In fact, the White Australia Policy found one of its foremost defenders in arguably the most prominent and successful Jew of the Federation era, Isaac Isaacs. Whilst a Parliamentarian for the Protectionist Party, Issacs was a political ally of Prime Minister Edmund Barton and Attorney General Alfred Deakin of the first Government of Australia, which introduced the White Australia Policy. Isaacs would have been in a prime position to attempt to influence the Protectionist Party and Deakin to temper their policy and follow the line of the British government which feared repercussions of the strict racial barrier on their new alliance with Japan. Instead, Isaacs gave full support to the legislation and made one of the staunchest defences of the Australian racial mission in a speech to parliament:
I recognise to the fullest that here in Australia we have a white man’s war. It is a struggle for life; it is a struggle for that higher and fuller life that all progressive nations must feel and share in. It is that struggle for victory over adverse circumstances which is the pride and glory of all advancing civilizations. It is a white man’s war that we must face, and I would not suffer any black or tinted man to come in and block the path to progress. I would resist to the utmost, if it were necessary, any murky stream from disturbing the current of Australian life.
Isaacs retired from parliament in 1906 to become a justice of the High Court and later became the first Australian-born Governor General—the Crown’s representative in Australia. It was a testament to the almost complete absence of anti-Jewish sentiment in Australia that it was his native-born status that was seen as controversial for the job, not his religious heritage. Despite Issacs’ towering achievements in Australian politics, his commitment to White Australia and his opposition to Zionism has now rendered him a reviled figure to the modern Jewish community.

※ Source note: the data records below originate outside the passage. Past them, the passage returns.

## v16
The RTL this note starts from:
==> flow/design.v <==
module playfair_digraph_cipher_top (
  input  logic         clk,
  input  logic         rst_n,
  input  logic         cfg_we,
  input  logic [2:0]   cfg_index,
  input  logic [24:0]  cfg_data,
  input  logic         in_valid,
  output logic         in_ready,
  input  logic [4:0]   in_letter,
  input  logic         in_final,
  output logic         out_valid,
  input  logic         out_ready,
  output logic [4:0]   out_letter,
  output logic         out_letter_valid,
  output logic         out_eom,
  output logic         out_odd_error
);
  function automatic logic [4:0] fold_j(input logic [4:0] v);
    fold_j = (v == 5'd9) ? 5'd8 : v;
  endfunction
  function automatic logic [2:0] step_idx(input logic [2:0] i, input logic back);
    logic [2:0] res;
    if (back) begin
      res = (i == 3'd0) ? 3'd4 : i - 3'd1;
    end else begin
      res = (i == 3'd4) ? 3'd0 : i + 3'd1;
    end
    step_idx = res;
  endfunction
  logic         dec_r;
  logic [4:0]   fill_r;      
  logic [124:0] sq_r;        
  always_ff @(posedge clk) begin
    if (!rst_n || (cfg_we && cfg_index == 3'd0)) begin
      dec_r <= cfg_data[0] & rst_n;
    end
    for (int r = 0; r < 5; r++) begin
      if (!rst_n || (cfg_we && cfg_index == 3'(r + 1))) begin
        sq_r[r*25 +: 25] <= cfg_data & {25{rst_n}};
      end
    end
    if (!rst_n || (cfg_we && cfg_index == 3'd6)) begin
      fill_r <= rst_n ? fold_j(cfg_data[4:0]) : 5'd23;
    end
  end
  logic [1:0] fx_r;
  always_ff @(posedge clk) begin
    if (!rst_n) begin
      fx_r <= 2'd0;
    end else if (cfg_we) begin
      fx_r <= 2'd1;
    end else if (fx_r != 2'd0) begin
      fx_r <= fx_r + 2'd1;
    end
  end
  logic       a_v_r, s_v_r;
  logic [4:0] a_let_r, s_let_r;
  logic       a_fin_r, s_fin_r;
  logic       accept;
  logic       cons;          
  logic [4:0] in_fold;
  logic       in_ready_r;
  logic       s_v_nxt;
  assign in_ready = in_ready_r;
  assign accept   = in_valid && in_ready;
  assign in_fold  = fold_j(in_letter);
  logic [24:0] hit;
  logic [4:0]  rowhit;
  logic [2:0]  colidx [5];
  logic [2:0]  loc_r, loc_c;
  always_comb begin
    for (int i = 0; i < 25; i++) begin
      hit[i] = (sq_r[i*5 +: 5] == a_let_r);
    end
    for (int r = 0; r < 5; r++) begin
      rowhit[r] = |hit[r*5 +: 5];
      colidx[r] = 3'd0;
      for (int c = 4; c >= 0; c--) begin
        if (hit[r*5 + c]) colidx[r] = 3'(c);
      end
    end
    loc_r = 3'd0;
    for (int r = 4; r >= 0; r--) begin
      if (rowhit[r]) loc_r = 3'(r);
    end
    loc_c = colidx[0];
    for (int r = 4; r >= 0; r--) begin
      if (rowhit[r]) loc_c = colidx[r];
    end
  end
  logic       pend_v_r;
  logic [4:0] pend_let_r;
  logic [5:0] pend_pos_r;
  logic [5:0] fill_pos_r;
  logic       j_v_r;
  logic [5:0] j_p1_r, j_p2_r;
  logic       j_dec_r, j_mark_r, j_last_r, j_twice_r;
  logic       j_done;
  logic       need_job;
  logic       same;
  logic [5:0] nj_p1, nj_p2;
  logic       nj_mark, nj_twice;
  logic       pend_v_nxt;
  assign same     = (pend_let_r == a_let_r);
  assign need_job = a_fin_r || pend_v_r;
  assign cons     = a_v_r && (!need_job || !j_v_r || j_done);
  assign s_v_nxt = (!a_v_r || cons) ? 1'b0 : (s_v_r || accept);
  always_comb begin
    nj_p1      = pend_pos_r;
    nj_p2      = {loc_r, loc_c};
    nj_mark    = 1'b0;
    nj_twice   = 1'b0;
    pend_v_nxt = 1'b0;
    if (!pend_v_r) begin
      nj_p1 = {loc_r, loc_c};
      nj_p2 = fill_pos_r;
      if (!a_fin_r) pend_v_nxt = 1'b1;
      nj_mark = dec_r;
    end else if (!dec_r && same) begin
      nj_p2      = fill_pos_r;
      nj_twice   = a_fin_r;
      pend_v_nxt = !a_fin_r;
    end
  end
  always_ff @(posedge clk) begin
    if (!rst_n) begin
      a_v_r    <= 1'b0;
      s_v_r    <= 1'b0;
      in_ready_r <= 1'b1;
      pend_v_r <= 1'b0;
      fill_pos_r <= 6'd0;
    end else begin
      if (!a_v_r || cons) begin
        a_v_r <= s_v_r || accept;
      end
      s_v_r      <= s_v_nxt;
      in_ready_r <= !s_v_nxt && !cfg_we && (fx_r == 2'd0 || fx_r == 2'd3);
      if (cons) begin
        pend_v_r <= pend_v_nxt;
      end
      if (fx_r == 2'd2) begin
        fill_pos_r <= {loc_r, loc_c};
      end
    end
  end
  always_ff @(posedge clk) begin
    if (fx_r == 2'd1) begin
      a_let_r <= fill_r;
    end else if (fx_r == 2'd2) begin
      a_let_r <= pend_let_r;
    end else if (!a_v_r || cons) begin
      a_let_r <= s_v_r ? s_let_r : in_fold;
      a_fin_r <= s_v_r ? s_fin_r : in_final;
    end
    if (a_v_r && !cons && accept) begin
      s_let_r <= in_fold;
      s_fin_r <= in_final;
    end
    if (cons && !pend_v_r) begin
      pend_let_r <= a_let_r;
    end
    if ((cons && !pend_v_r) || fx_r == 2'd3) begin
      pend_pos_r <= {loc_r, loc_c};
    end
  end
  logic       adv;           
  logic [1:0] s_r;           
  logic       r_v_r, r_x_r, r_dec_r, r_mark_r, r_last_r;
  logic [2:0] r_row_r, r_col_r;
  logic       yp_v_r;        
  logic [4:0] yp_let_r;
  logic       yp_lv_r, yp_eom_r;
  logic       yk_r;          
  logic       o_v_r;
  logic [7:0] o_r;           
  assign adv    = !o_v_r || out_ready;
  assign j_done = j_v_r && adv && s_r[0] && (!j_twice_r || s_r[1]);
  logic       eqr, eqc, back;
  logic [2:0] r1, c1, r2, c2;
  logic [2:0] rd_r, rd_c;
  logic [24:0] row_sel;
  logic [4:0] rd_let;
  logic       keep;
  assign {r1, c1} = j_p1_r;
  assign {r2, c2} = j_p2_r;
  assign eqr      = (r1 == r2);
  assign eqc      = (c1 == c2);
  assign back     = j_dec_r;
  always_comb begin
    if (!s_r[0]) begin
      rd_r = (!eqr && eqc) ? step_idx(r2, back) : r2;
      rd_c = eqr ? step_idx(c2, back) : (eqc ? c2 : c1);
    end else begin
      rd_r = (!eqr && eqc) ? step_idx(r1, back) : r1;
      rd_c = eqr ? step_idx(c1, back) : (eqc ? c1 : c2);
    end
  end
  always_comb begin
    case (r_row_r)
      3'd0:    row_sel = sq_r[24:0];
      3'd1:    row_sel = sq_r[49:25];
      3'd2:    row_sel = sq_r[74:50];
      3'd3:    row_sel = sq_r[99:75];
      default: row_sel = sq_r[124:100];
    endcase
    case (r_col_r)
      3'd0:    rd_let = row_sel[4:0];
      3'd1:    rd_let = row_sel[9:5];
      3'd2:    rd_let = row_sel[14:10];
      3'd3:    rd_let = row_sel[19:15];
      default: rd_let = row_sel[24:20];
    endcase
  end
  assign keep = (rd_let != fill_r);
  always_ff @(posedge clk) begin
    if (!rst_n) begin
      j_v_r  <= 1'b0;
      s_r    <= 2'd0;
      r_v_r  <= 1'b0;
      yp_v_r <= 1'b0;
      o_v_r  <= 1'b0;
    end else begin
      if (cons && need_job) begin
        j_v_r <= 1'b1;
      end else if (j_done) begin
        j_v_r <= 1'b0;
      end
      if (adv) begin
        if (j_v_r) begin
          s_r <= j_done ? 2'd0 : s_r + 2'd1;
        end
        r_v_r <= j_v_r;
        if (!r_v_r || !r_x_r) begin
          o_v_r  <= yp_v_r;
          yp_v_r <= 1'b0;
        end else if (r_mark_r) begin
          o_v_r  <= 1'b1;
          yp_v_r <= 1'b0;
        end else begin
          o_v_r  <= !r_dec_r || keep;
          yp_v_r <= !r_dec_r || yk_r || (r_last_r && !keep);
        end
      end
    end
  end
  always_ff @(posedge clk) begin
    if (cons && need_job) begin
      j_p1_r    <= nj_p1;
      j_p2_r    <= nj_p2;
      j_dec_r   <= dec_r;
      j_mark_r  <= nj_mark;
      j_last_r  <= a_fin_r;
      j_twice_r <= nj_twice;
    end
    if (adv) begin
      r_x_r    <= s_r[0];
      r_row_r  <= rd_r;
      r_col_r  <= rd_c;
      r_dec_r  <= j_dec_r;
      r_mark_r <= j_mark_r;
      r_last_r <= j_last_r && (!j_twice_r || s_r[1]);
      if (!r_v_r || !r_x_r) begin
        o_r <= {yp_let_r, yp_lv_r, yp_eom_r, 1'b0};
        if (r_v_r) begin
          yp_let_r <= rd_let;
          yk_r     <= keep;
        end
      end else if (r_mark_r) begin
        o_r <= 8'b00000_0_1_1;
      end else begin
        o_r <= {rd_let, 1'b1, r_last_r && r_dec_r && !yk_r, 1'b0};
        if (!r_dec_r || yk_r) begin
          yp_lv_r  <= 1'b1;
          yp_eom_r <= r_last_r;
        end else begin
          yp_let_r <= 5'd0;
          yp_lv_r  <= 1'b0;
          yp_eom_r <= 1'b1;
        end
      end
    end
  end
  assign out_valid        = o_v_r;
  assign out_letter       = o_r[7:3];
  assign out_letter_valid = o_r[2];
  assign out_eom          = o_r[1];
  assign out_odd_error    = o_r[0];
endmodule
This is an optimization exercise on Yosys and OpenROAD, whose aim is small area and few clock cycles per item, not a production implementation. The RTL was checked by simulation tests, not by an equivalence proof against the original design.

==> flow/design.v (excerpt) <==
module dsp_mac_pipe (
  input  logic               CLK,
  input  logic               RSTN,
  input  logic               IN_VALID,
  output logic               IN_READY,
  input  logic signed [17:0] A,
  input  logic signed [17:0] B,
  input  logic signed [17:0] D,
  input  logic signed [47:0] C,
  input  logic [3:0]         OPMODE,
  output logic               OUT_VALID,
  input  logic               OUT_READY,
  output logic signed [47:0] P,
  output logic               CARRYOUT,
  output logic               OVERFLOW
);
clock: 7.0 ns
lec_check: 0
cap_margin: 20
core_margin: 2
core_utilization: 40
slew_margin: 20
standard.sh (not shown) runs the stock make flow with config.mk's settings and CLKGATE_MAP_FILE= SYNTH_SCRIPT=/design/flow/synth_recipe.tcl, a recipe that flattens the netlist after the stock synthesis.
==> flow/flow/run.sh <==
#!/bin/bash
# The standard ORFS layout (the standard.sh), with these changes:
# - the port buffers that global placement inserts on every input and output
#   are sky130_fd_sc_hd__buf_1 instead of the tool's default pick; timing
#   repair still resizes any of them that need more drive;
# - Yosys's synth runs without its early "abc -fast" pass, so the full adders
#   that ORFS extracts keep the polarity the RTL writes them in (the final ABC
#   mapping and everything else are unchanged);
# - clock tree synthesis uses smaller clock buffers, larger sink clusters and
#   no dummy loads.
set -euo pipefail
bash standard.sh "BUFFER_PORTS_ARGS=-buffer_cell sky130_fd_sc_hd__buf_1" "SYNTH_ARGS=-noabc" \
  "CTS_ARGS=-sink_clustering_enable -repair_clock_nets -buf_list {sky130_fd_sc_hd__clkbuf_4 sky130_fd_sc_hd__clkbuf_8} -sink_clustering_size 60 -sink_clustering_max_diameter 250 -dont_use_dummy_load" \
  finish > standard.log 2>&1
The baseline finished with timing, DRC and antenna clean.
Testbench counts at the start, summed over its fixed seeds: cycles 32,062, items 32,046.
Context: an optimization exercise on an open-source flow, tuned for small area. The choices shown serve that exercise and are no tape-out recipe.
In this exercise RTL edits were held to simulation tests only and were not proved equivalent to the original.
Power figures rest on the tool's default switching activity, not on a simulated workload.

File: flow/design.v
module alu_issue_ctrl (
  input  logic        clk,
  input  logic        rst_n,
  input  logic        instr_valid,
  input  logic [31:0] instr,
  output logic        instr_ready,
  output logic [2:0]  alu_funct3,
  output logic [6:0]  alu_funct7,
  output logic [31:0] alu_s1,
  output logic [31:0] alu_s2,
  input  logic [31:0] alu_d,
  input  logic        alu_zero,
  output logic        wb_valid,
  output logic [4:0]  wb_rd,
  output logic [31:0] wb_data,
  output logic        wb_zero,
  output logic        illegal,
  input  logic [4:0]  dbg_addr,
  output logic [31:0] dbg_data
);
  localparam logic [1:0] S_IDLE   = 2'd0;
  localparam logic [1:0] S_DECODE = 2'd1;
  localparam logic [1:0] S_EXEC   = 2'd2;
  localparam logic [1:0] S_WB     = 2'd3;
  localparam logic [6:0] OPC_OP     = 7'b0110011;
  localparam logic [6:0] OPC_OP_IMM = 7'b0010011;
  logic [1:0]        state_q;
  logic              st_idle, st_dec, st_wb;
  logic [31:1][31:0] regs_q;
  logic [31:1]       vld_q;
  logic [11:0]       imm_q;      
  logic [2:0]        f3_q;
  logic              isop_q;     
  logic              legal_q;
  logic [31:0]       rs1v_q;     
  logic [4:0]        rd_q;       
  logic [2:0]        funct3_q;
  logic [6:0]        funct7_q;
  logic [31:0]       s1_q, s2_q;
  assign st_idle = (state_q == S_IDLE);
  assign st_dec  = (state_q == S_DECODE);
  assign st_wb   = (state_q == S_WB);
  logic [4:0]  rd_addr;
  logic [31:1] psel, dsel;
  logic [31:0] port, dbg_rd;
  assign rd_addr = st_idle ? instr[19:15] : imm_q[4:0];
  always_comb begin
    for (int i = 1; i < 32; i++) begin
      psel[i] = (rd_addr  == 5'(i)) && vld_q[i];
      dsel[i] = (dbg_addr == 5'(i)) && vld_q[i];
    end
    port   = '0;
    dbg_rd = '0;
    for (int i = 1; i < 32; i++) begin
      port   = port   | ({32{psel[i]}} & regs_q[i]);
      dbg_rd = dbg_rd | ({32{dsel[i]}} & regs_q[i]);
    end
  end
  assign dbg_data = dbg_rd;
  logic [6:0] in_opc, in_f7;
  logic [2:0] in_f3;
  logic       in_legal;
  assign in_opc = instr[6:0];
  assign in_f3  = instr[14:12];
  assign in_f7  = instr[31:25];
  always_comb begin
    in_legal = 1'b0;
    if (in_opc == OPC_OP)
      in_legal = (in_f7 == 7'h00) || ((in_f7 == 7'h20) && (in_f3 == 3'd5));
    else if (in_opc == OPC_OP_IMM) begin
      if (in_f3 == 3'd1)      in_legal = (in_f7 == 7'h00);
      else if (in_f3 == 3'd5) in_legal = (in_f7 == 7'h00) || (in_f7 == 7'h20);
      else                    in_legal = 1'b1;
    end
  end
  always_ff @(posedge clk) begin
    imm_q   <= instr[31:20];
    f3_q    <= in_f3;
    isop_q  <= (in_opc == OPC_OP);
    legal_q <= in_legal;
    rs1v_q  <= port;
    if (st_idle) rd_q <= instr[11:7];
  end
  logic        dec_shift;
  logic [31:0] dec_s2;
  logic [6:0]  dec_f7;
  assign dec_shift = (f3_q[1:0] == 2'b01);
  assign dec_f7    = (isop_q || dec_shift) ? imm_q[11:5] : 7'h00;
  always_comb begin
    if (isop_q)
      dec_s2 = port;
    else
      dec_s2 = {{20{imm_q[11]}}, imm_q};
    if (dec_shift)
      dec_s2[31:5] = '0;
  end
  always_ff @(posedge clk) begin
    if (!rst_n) begin
      state_q <= S_IDLE;
    end else begin
      case (state_q)
        S_IDLE:   state_q <= instr_valid ? S_DECODE : S_IDLE;
        S_DECODE: state_q <= legal_q ? S_EXEC : S_IDLE;
        S_EXEC:   state_q <= S_WB;
        default:  state_q <= S_IDLE;
      endcase
    end
  end
  always_ff @(posedge clk) begin
    if (!rst_n) begin
      funct3_q <= '0;
      funct7_q <= '0;
      s1_q     <= '0;
      s2_q     <= '0;
    end else if (st_dec && legal_q) begin
      funct3_q <= f3_q;
      funct7_q <= dec_f7;
      s1_q     <= rs1v_q;
      s2_q     <= dec_s2;
    end
  end
  always_ff @(posedge clk) begin
    for (int i = 1; i < 32; i++) begin
      if (st_wb && (rd_q == 5'(i))) regs_q[i] <= alu_d;
    end
  end
  always_ff @(posedge clk) begin
    if (!rst_n) begin
      vld_q <= '0;
    end else begin
      for (int i = 1; i < 32; i++) begin
        if (st_wb && (rd_q == 5'(i))) vld_q[i] <= 1'b1;
      end
    end
  end
  assign instr_ready = st_idle;
  assign illegal     = st_dec && !legal_q;
  assign wb_valid    = st_wb;
  assign wb_rd       = st_wb ? rd_q : 5'd0;
  assign wb_data     = st_wb ? alu_d : 32'd0;
  assign wb_zero     = st_wb && alu_zero;
  assign alu_funct3 = funct3_q;
  assign alu_funct7 = funct7_q;
  assign alu_s1     = s1_q;
  assign alu_s2     = s2_q;
endmodule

Two other Jewish members of the federal parliament were present in the period 1901–1906, Elias Solomon and Vaiben L. Solomon, both members of the Free Trade Party from South Australia. Neither is recorded as opposing the relevant legislation and Vaiben L. Solomon campaigned for the restriction of Chinese immigration into South Australia during the 1890s.
Rabbi Cohen Speaks Out
Perhaps the only recorded instance of a leading member of the Anglo-Jewish community criticising the White Australia Policy prior to World War II can be found in 1912. This occurred with a revealing set of exchanges surrounding a speech given by Rabbi R. L. Cohen, Chief Minister of the Great Synagogue of Sydney from 1904 to 1934, at a meeting of the Jewish Literary and Debating Society of Sydney. Titled “The Jewish Attitude toward the White Australia Policy,” Rabbi Cohen, basing his argument in scripture and on the superiority of Jewish moral teaching compared with that of the Christian (which was, according to Cohen, based upon the haughty spirit of the Germanic races), argued that acceptance of the policy was ultimately incompatible with Jewish moral teaching to not despise the stranger. Cohen concluded that:
“…it was not expedient for Jews to consent to recognise difference between man and man, for history showed that wherever a distinction had been permitted by Jews to be recognised it had recoiled on their own heads and the Jew was in danger in such a case. Therefore their attitude on the White Australia policy should be one of caution and one not at all over-sympathetic.”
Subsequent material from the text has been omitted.